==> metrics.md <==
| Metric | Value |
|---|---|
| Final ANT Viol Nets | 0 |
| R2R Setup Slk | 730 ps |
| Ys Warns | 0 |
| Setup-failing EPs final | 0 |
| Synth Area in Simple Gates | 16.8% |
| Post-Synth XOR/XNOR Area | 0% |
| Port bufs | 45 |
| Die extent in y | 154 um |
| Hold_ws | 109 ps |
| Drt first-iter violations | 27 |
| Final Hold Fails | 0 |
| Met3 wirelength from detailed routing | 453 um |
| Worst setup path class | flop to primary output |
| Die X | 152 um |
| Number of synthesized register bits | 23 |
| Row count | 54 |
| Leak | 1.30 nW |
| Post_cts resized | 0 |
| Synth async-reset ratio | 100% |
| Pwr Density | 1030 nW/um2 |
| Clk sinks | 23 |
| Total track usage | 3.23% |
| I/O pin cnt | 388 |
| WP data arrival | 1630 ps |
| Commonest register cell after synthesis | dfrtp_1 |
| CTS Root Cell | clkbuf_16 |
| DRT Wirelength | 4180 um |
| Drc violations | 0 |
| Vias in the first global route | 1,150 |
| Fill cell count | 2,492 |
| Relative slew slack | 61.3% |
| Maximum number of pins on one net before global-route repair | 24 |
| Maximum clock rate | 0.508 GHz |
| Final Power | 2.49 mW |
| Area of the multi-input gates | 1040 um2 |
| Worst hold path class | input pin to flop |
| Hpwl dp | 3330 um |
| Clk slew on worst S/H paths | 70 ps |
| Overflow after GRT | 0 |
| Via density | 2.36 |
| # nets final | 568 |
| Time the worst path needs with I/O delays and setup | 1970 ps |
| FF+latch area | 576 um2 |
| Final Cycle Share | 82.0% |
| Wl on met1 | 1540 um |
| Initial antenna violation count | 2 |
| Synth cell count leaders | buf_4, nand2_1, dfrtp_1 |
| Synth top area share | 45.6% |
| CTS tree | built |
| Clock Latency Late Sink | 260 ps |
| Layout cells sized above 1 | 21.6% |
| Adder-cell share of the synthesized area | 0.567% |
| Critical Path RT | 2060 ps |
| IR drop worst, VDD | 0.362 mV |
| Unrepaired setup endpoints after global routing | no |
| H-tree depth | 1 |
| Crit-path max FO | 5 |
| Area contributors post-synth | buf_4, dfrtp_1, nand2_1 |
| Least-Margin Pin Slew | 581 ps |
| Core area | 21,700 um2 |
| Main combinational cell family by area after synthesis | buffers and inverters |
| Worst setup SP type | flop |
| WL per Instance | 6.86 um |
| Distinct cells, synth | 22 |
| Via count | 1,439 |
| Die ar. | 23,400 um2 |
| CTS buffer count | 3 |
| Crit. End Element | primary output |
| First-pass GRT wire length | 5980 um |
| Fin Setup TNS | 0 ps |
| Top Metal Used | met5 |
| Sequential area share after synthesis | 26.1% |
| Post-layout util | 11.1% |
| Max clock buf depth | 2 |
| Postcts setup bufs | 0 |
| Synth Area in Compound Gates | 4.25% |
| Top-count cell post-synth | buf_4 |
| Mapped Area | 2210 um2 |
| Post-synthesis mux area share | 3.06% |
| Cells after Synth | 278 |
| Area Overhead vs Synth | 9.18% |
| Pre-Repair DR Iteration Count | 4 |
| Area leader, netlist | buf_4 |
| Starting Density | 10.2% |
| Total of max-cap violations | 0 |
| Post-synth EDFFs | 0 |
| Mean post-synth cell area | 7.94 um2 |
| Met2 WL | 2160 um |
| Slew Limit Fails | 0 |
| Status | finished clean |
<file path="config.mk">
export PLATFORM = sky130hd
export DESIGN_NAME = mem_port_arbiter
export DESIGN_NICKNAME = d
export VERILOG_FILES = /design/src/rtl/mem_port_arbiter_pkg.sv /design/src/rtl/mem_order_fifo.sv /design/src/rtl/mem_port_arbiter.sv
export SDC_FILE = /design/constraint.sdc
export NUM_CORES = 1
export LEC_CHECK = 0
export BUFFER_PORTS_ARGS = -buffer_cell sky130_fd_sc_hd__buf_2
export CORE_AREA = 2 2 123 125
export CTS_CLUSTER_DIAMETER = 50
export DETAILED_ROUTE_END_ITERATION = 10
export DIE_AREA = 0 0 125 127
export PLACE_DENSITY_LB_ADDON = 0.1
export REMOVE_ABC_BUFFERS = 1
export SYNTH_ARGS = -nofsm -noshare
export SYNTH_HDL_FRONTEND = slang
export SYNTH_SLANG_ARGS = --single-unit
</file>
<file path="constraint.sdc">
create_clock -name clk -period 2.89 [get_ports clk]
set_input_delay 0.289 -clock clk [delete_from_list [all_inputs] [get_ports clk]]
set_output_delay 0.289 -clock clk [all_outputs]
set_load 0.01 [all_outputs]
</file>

* * *

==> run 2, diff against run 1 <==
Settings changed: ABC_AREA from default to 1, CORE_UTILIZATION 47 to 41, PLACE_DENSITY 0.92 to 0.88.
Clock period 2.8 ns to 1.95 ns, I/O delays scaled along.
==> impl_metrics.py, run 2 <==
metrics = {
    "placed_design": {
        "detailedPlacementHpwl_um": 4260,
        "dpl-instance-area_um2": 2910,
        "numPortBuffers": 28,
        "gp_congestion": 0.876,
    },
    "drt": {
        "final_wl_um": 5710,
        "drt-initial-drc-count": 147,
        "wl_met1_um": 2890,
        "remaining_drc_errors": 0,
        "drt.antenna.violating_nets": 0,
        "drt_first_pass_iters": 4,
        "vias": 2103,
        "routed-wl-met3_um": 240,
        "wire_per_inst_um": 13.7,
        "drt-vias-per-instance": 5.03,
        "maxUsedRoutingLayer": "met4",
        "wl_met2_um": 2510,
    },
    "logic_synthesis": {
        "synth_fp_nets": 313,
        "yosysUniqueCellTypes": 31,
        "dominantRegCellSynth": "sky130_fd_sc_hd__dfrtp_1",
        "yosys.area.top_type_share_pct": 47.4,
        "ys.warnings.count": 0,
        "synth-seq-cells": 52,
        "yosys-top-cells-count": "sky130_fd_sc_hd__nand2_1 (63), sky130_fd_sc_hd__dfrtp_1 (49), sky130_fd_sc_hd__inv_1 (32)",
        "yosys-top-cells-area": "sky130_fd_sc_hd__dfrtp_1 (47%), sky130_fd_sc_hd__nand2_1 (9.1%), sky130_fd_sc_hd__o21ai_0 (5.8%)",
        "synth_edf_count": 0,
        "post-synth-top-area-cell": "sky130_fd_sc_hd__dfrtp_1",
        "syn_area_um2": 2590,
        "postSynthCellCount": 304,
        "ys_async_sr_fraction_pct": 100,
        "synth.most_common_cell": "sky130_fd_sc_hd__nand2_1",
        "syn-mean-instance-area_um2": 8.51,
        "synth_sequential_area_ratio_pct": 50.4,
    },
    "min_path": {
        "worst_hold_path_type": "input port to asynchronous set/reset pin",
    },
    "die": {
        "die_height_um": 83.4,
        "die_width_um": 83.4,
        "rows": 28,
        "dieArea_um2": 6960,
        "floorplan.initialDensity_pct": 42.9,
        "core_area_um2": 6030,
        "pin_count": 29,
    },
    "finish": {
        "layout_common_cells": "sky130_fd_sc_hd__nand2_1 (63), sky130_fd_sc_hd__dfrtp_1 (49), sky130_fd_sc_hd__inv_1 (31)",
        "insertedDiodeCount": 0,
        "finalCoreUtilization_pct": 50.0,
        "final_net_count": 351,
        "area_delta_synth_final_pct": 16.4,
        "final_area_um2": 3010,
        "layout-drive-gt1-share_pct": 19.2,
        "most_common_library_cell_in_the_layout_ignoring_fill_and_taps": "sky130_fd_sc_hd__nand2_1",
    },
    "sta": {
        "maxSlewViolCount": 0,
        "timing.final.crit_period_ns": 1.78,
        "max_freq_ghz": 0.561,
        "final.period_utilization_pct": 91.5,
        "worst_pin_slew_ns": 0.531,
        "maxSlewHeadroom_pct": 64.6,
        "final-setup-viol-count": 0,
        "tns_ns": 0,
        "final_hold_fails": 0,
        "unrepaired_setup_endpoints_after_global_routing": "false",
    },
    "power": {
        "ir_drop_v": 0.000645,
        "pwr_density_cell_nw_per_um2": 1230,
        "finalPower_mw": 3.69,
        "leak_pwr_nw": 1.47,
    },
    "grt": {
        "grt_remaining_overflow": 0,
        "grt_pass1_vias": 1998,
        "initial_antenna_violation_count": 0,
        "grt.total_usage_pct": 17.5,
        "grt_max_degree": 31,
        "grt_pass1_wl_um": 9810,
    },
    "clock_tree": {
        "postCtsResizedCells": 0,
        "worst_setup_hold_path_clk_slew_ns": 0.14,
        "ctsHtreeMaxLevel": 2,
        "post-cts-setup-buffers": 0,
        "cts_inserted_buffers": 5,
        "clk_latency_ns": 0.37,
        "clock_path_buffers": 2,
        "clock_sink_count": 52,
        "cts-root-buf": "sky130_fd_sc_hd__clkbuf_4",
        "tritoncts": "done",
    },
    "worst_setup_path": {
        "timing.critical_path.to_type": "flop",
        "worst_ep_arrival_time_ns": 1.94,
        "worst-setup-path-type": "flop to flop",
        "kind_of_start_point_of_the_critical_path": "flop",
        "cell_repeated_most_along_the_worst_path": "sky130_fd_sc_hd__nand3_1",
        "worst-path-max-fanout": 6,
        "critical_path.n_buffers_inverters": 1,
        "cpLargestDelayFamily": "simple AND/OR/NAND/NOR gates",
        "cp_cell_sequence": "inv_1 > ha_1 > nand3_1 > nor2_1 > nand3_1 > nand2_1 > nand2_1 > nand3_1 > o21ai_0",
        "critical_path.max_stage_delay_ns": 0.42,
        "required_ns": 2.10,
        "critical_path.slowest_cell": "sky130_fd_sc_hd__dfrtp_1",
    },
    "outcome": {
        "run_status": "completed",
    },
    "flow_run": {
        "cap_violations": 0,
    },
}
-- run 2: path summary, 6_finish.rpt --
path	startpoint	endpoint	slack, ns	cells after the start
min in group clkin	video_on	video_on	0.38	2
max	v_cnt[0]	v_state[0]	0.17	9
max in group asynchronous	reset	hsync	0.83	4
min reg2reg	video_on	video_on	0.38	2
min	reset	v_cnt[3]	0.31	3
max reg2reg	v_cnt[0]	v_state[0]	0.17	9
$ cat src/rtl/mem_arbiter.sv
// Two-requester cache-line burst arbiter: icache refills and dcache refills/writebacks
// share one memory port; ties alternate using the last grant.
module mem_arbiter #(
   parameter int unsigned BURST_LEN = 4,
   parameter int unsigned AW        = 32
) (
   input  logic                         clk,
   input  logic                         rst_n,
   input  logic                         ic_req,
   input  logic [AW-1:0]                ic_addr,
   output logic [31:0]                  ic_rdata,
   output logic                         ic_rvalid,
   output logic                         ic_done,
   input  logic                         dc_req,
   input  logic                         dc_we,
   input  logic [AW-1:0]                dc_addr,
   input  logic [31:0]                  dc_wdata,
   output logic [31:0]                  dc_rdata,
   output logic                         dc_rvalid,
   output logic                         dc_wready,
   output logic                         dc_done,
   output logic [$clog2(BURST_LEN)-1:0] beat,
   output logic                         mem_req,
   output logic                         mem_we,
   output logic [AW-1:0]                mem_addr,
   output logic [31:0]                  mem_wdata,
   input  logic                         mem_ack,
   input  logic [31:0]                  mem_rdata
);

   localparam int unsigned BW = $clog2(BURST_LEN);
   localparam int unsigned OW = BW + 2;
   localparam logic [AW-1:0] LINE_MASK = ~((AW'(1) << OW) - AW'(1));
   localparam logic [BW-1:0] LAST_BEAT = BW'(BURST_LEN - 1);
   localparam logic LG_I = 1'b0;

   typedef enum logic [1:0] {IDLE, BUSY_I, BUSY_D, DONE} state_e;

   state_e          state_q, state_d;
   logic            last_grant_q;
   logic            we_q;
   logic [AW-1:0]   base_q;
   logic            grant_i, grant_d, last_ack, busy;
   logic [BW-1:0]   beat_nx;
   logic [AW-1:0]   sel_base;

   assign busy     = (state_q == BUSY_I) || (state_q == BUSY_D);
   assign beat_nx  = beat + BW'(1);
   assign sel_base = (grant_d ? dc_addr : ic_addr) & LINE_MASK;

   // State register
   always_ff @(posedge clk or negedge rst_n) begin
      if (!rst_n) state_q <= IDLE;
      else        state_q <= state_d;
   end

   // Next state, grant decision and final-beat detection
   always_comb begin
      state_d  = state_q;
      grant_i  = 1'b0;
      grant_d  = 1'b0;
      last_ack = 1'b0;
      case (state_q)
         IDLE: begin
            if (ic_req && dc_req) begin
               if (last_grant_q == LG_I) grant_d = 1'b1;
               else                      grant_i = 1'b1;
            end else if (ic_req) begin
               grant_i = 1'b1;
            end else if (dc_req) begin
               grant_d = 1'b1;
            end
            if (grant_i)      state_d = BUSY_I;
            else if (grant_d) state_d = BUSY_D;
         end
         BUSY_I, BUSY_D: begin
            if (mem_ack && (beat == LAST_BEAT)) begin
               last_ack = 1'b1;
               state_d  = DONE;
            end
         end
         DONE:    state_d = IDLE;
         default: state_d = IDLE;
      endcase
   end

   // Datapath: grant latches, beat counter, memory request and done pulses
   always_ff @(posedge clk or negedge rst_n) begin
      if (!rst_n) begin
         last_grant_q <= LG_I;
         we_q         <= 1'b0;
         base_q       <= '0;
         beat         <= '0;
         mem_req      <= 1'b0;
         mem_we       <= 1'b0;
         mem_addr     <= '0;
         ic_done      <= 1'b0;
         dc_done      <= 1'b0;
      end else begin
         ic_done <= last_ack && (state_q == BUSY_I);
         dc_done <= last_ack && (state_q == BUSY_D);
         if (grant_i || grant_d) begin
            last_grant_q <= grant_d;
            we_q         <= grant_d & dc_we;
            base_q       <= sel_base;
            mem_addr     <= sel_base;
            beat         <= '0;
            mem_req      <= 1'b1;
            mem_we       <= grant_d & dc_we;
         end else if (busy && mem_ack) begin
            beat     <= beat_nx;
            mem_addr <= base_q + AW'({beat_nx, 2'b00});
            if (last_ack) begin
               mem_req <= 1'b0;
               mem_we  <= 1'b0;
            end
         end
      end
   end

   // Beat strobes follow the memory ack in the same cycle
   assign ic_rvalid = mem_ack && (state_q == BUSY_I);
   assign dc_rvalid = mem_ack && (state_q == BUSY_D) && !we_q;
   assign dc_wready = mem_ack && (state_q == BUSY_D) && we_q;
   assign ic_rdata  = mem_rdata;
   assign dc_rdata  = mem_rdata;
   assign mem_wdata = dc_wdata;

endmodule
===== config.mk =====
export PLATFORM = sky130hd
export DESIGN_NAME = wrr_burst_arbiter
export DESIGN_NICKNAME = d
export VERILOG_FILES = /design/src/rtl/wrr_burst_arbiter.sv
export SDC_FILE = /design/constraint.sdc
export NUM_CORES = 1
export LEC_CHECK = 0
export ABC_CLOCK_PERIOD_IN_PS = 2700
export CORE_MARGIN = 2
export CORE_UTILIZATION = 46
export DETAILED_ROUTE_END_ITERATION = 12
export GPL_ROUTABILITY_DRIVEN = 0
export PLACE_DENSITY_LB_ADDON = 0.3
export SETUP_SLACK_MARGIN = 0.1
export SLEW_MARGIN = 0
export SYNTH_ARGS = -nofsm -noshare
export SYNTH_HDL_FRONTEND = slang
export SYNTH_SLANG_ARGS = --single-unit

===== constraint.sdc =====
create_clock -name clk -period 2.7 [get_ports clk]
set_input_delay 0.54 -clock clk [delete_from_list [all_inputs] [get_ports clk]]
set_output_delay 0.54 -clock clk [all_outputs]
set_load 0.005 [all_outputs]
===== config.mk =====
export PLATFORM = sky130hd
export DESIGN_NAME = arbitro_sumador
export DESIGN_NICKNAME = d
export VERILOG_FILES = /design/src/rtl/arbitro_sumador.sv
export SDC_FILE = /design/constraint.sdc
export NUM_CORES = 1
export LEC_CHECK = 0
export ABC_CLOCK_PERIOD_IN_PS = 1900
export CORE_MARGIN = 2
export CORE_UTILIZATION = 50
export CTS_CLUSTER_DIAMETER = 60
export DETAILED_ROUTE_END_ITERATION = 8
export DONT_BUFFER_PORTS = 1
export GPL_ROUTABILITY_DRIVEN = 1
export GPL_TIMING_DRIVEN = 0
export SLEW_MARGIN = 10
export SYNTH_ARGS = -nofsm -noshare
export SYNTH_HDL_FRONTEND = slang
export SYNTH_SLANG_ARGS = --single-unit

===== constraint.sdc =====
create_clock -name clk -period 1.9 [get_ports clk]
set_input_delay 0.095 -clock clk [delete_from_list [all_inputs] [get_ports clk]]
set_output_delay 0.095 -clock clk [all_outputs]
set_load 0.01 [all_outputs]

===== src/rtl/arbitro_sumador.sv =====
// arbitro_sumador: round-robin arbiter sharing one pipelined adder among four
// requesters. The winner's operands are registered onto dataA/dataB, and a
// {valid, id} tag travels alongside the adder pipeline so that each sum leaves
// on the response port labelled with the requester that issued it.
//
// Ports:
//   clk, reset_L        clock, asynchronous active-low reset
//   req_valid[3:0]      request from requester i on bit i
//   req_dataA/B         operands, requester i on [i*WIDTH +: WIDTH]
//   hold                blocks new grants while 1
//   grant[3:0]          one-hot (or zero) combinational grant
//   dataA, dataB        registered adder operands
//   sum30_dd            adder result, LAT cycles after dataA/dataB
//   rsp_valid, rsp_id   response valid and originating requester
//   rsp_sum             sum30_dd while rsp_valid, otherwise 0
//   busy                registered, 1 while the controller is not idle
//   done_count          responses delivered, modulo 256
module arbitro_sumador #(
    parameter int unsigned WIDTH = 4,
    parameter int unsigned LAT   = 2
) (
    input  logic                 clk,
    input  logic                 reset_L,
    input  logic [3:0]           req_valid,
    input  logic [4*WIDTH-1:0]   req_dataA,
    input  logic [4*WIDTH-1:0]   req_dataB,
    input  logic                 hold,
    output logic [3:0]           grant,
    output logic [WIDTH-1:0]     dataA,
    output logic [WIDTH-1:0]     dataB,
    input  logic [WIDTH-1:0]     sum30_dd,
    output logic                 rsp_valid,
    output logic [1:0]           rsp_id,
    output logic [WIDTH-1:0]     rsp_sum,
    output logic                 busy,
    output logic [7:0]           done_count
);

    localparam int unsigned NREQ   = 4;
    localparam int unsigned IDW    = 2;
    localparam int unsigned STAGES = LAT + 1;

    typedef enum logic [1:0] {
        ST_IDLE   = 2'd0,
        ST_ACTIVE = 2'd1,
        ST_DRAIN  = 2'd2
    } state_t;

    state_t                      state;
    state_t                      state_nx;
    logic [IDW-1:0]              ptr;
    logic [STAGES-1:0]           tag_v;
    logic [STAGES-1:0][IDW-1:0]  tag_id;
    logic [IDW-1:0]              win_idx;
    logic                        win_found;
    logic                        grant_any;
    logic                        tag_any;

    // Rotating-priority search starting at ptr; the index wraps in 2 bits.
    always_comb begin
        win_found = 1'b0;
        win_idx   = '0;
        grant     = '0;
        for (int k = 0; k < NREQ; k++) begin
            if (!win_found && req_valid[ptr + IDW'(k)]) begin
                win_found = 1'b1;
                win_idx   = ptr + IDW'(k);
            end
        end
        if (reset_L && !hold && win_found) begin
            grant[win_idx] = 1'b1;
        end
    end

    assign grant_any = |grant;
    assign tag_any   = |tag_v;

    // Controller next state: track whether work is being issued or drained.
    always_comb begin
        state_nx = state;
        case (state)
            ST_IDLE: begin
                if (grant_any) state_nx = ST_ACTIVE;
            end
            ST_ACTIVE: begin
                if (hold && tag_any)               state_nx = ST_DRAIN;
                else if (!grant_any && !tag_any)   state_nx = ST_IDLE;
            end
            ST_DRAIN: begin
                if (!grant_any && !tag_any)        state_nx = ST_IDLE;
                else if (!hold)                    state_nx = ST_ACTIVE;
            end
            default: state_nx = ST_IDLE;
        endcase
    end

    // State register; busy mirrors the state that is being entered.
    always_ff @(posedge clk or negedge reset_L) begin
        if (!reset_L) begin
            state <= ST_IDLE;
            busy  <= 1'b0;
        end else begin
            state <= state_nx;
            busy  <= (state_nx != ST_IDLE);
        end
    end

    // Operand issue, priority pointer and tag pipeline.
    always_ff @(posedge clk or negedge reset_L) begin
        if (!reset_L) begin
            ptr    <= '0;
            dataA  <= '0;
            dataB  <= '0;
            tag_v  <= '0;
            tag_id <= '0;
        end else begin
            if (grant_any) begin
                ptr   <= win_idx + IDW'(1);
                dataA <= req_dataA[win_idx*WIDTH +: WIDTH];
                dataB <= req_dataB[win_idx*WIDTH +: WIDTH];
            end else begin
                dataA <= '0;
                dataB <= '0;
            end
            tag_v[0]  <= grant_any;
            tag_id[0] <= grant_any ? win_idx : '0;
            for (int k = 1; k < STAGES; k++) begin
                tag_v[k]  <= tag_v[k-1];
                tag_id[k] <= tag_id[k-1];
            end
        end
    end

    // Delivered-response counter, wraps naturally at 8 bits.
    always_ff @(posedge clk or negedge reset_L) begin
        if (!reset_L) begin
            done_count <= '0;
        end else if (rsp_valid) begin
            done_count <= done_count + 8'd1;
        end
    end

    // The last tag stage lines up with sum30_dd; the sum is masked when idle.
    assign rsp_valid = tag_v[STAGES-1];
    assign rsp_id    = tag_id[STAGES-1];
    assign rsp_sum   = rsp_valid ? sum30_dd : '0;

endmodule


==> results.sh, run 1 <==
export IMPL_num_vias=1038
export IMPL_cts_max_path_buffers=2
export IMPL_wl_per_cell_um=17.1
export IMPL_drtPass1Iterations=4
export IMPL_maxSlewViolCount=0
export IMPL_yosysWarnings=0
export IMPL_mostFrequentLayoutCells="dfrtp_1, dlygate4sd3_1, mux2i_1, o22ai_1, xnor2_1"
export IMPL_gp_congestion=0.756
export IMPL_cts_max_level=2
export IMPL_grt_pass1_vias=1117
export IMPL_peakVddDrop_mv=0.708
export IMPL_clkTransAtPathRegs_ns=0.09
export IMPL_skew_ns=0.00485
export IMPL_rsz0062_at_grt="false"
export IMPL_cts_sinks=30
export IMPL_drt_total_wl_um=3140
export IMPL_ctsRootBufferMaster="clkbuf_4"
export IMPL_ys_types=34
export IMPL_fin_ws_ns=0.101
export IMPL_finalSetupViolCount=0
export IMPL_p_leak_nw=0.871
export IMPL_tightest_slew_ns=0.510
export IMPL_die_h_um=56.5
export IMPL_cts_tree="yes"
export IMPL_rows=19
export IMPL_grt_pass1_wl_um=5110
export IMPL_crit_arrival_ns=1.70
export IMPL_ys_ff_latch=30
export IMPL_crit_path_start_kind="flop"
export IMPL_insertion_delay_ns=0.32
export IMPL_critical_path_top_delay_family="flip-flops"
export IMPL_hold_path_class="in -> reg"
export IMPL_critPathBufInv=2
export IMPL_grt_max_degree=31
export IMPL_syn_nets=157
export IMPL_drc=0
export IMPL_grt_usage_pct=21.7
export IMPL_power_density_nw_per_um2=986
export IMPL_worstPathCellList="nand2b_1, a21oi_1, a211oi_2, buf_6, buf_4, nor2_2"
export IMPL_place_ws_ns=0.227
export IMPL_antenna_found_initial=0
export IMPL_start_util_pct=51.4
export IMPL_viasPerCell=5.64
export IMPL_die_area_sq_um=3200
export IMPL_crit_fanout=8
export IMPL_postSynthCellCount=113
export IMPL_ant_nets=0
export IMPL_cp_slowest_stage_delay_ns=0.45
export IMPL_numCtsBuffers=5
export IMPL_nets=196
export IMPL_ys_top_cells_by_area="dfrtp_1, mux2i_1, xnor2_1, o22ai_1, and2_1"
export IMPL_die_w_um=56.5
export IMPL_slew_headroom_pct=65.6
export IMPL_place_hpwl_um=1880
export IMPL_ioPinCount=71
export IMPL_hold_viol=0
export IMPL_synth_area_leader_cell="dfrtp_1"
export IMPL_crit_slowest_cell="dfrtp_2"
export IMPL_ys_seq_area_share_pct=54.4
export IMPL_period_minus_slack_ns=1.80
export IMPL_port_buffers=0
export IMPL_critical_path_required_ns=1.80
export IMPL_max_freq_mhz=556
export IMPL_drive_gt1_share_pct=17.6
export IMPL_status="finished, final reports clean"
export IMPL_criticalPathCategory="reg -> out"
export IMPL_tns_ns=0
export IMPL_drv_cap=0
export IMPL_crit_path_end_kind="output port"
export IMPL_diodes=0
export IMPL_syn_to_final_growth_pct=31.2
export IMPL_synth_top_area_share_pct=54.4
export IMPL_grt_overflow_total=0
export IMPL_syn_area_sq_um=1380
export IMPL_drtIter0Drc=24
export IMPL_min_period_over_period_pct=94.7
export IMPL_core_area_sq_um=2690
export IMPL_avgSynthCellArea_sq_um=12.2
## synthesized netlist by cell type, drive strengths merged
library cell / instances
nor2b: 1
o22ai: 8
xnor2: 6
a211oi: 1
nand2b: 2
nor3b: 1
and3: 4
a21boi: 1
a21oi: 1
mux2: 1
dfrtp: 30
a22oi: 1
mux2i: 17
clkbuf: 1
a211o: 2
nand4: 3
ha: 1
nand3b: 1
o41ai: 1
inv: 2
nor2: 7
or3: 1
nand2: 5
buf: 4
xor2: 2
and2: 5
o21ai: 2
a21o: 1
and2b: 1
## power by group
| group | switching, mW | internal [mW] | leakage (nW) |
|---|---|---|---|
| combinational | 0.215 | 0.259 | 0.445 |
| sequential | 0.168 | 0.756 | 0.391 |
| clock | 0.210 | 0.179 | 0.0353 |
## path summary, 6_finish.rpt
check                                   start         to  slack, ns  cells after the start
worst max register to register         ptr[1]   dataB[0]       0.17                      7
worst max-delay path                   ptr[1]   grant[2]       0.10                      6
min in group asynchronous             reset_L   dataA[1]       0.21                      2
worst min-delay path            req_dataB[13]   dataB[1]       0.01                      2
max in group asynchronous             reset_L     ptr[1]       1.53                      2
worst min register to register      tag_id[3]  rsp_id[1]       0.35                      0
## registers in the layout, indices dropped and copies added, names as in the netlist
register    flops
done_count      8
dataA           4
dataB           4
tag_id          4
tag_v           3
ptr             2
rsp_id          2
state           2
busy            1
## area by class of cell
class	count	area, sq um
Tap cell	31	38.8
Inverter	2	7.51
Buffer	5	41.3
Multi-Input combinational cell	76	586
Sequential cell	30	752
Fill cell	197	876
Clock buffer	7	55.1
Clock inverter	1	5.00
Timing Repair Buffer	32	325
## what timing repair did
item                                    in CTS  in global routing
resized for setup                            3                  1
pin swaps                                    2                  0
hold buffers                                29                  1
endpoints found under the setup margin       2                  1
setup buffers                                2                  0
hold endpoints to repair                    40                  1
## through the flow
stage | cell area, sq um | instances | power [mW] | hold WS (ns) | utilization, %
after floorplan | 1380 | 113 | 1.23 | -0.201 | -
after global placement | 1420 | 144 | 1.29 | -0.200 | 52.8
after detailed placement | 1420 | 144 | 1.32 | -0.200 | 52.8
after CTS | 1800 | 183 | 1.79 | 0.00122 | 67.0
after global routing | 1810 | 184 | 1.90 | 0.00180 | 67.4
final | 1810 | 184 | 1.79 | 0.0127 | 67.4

Task statement:
Lines above that include the string "delays" need to be copied.

Answer to the problem:
| Time the worst path needs with I/O delays and setup | 1970 ps |
Clock period 2.8 ns to 1.95 ns, I/O delays scaled along.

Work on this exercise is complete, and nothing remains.